TRPV1 was first assessed in bone cancer pain in a 2005 study, via injection of osteolytic sarcoma cells in mouse femur. It was found that most sensory neurons in tumorous bone expressed TRPV1 and subcutaneous administration of its antagonist JNJ-17203212 reduced pain-induced behaviours [117]. Following studies showed that TRPV1 was overexpressed in DRG neurons in animals after injection of breast cancer cells Walker 256 into tibial and femur bone cavity, with injected rats demonstrating mechanical allodynia, increased spontaneous flinching, and guarding, as prove of spontaneous pain, and decreased limb use [118].
With regard to the other components of the TRP family, TRPV2 [119] and TRPV4 [120] are also expressed in DRG neurons, while TRPV3 is mainly found in the brain [121], as well as keratinocytes [122], cells surrounding hair follicles [123], oral mucosa [124], and so on. TRPV4 is also expressed in blood vessels [125], keratinocytes [126], skeletal muscle cells [127], pancreas [128], and in various bone cell types [129], including mesenchymal stem cells [130]. TRPV channels are overall believed to regulate renal calcium reabsorption [131], skeletal homeostasis [132], and differentiation of osteoblasts, osteoclasts, and chondrocytes [133,134,135].

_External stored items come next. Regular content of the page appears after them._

## src/rtl/load_updown_counter_pkg.sv

```systemverilog
// Shared types and constants for the loadable up/down counter.
// Direction encoding matches the UP_or_DOWN pin level.
package load_updown_counter_pkg;

  typedef enum logic {
    DIR_UP   = 1'b0,
    DIR_DOWN = 1'b1
  } dir_e;

  localparam int DEF_WIDTH = 4;

endpackage

```

## src/rtl/load_updown_counter_if.sv

```systemverilog
// Control/data bundle between a counter driver and the counter.
// Master drives controls and load data; slave returns count and wrap.
interface load_updown_counter_if
  import load_updown_counter_pkg::*;
#(
  parameter int HOW_MANY_BITS = DEF_WIDTH
);

  logic [HOW_MANY_BITS-1:0] IN;
  logic                     LOAD;
  logic                     UP_or_DOWN;
  logic                     START_or_STOP;
  logic [HOW_MANY_BITS-1:0] OUT;
  logic                     WRAP;

  modport master (
    output IN,
    output LOAD,
    output UP_or_DOWN,
    output START_or_STOP,
    input  OUT,
    input  WRAP
  );

  modport slave (
    input  IN,
    input  LOAD,
    input  UP_or_DOWN,
    input  START_or_STOP,
    output OUT,
    output WRAP
  );

endinterface

```

## src/rtl/load_updown_counter.sv

```systemverilog
// Loadable modulo-2^N up/down counter with a one-cycle wrap pulse.
// Priority per edge: hold, then load, then count.
module load_updown_counter
  import load_updown_counter_pkg::*;
#(
  parameter int HOW_MANY_BITS = DEF_WIDTH
) (
  input logic                  CLK,
  input logic                  RST,
  load_updown_counter_if.slave bus
);

  localparam int N = HOW_MANY_BITS;
  localparam logic [N-1:0] ONE  = N'(1);
  localparam logic [N-1:0] ZERO = '0;
  localparam logic [N-1:0] MAX  = '1;

  logic [N-1:0] cnt;
  logic [N-1:0] cnt_nxt;
  logic         wrap_q;
  logic         wrap_nxt;
  dir_e         dir;

  // Anything other than a solid 1 counts up.
  always_comb begin
    dir = DIR_UP;
    if (bus.UP_or_DOWN == 1'b1) dir = DIR_DOWN;
  end

  always_comb begin
    cnt_nxt  = cnt;
    wrap_nxt = 1'b0;
    unique case (1'b1)
      !bus.START_or_STOP: begin
        cnt_nxt = cnt;
      end
      bus.START_or_STOP && bus.LOAD: begin
        cnt_nxt = bus.IN;
      end
      bus.START_or_STOP && !bus.LOAD
        && (dir == DIR_DOWN): begin
        cnt_nxt  = cnt - ONE;
        wrap_nxt = (cnt == ZERO);
      end
      default: begin
        cnt_nxt  = cnt + ONE;
        wrap_nxt = (cnt == MAX);
      end
    endcase
  end

  always_ff @(posedge CLK or negedge RST) begin
    if (!RST) begin
      cnt    <= '0;
      wrap_q <= 1'b0;
    end else begin
      cnt    <= cnt_nxt;
      wrap_q <= wrap_nxt;
    end
  end

  assign bus.OUT  = cnt;
  assign bus.WRAP = wrap_q;

endmodule

```

## src/flat_wrapper.sv

```systemverilog
// flat-port wrapper written by rule: the top's interface ports become plain ports
module load_updown_counter_flat import load_updown_counter_pkg::*;
#(
  parameter int HOW_MANY_BITS = DEF_WIDTH
)
  (CLK, RST, bus_IN, bus_LOAD, bus_UP_or_DOWN, bus_START_or_STOP, bus_OUT, bus_WRAP);
  load_updown_counter_if #(.HOW_MANY_BITS(HOW_MANY_BITS)) bus_i ();
  input logic CLK;
  input logic RST;
  input wire logic [$bits(bus_i.IN)-1:0] bus_IN;
  input wire logic [$bits(bus_i.LOAD)-1:0] bus_LOAD;
  input wire logic [$bits(bus_i.UP_or_DOWN)-1:0] bus_UP_or_DOWN;
  input wire logic [$bits(bus_i.START_or_STOP)-1:0] bus_START_or_STOP;
  output wire logic [$bits(bus_i.OUT)-1:0] bus_OUT;
  output wire logic [$bits(bus_i.WRAP)-1:0] bus_WRAP;
  assign bus_i.IN = bus_IN;
  assign bus_i.LOAD = bus_LOAD;
  assign bus_i.UP_or_DOWN = bus_UP_or_DOWN;
  assign bus_i.START_or_STOP = bus_START_or_STOP;
  assign bus_OUT = bus_i.OUT;
  assign bus_WRAP = bus_i.WRAP;
  load_updown_counter #(.HOW_MANY_BITS(HOW_MANY_BITS)) u_core (.CLK(CLK), .RST(RST), .bus(bus_i));
endmodule
```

4.1. TRPV Modulation in Cancer-Induced Bone Pain

Use of TRPV1 antagonists and knockdown of TRPV1 protein resulted in reduced sensitivity to nociception in preclinical pain models, for instance in neuropathic, osteoarthritic, postoperative pain, and cancer pain, with special regard to CIBP, with variability in their analgesic effects, possibly due to differences in their pharmacological properties. Nonetheless, their analgesic effect has not been thoroughly evaluated in patients with cancer pain. TRPV1 antagonists have been associated with a series of adverse effects, such as hyperthermia or hypothermia, and altered perception of noxious heat, with risk of burn damage; this caused the premature suspension of some clinical trials and spurred the urgency to find selective and more tolerable compounds [21]. Many TRPV1 modulators have also been evaluated as cancer therapies, given their effect on cancer cell proliferation through excessive Ca2+ influx, which is knowingly cytotoxic [136]. Genetic deletion of TRPV1 reduced nocifensive behaviour and hyperalgesia in mice [137] alongside with a reduction of sensory nerve excitation in the DRG and spinal dorsal horns [38]. Suitably, TRPV1 knockdown through an Adeno-associated virus (AAV)-mediated short-interfering RNA (siRNA) reduced mechanical allodynia and thermal hyperalgesia in a rat model of bone cancer pain, with concomitant under-expression of neuroinflammatory mediators in the animals’ spinal cord [138]. A siRNA against TRPV1, called Tivanisiran (SYL1001), developed by Sylentis, was tested up to Phase 3 in patients with dry eye disease reducing ocular pain [139].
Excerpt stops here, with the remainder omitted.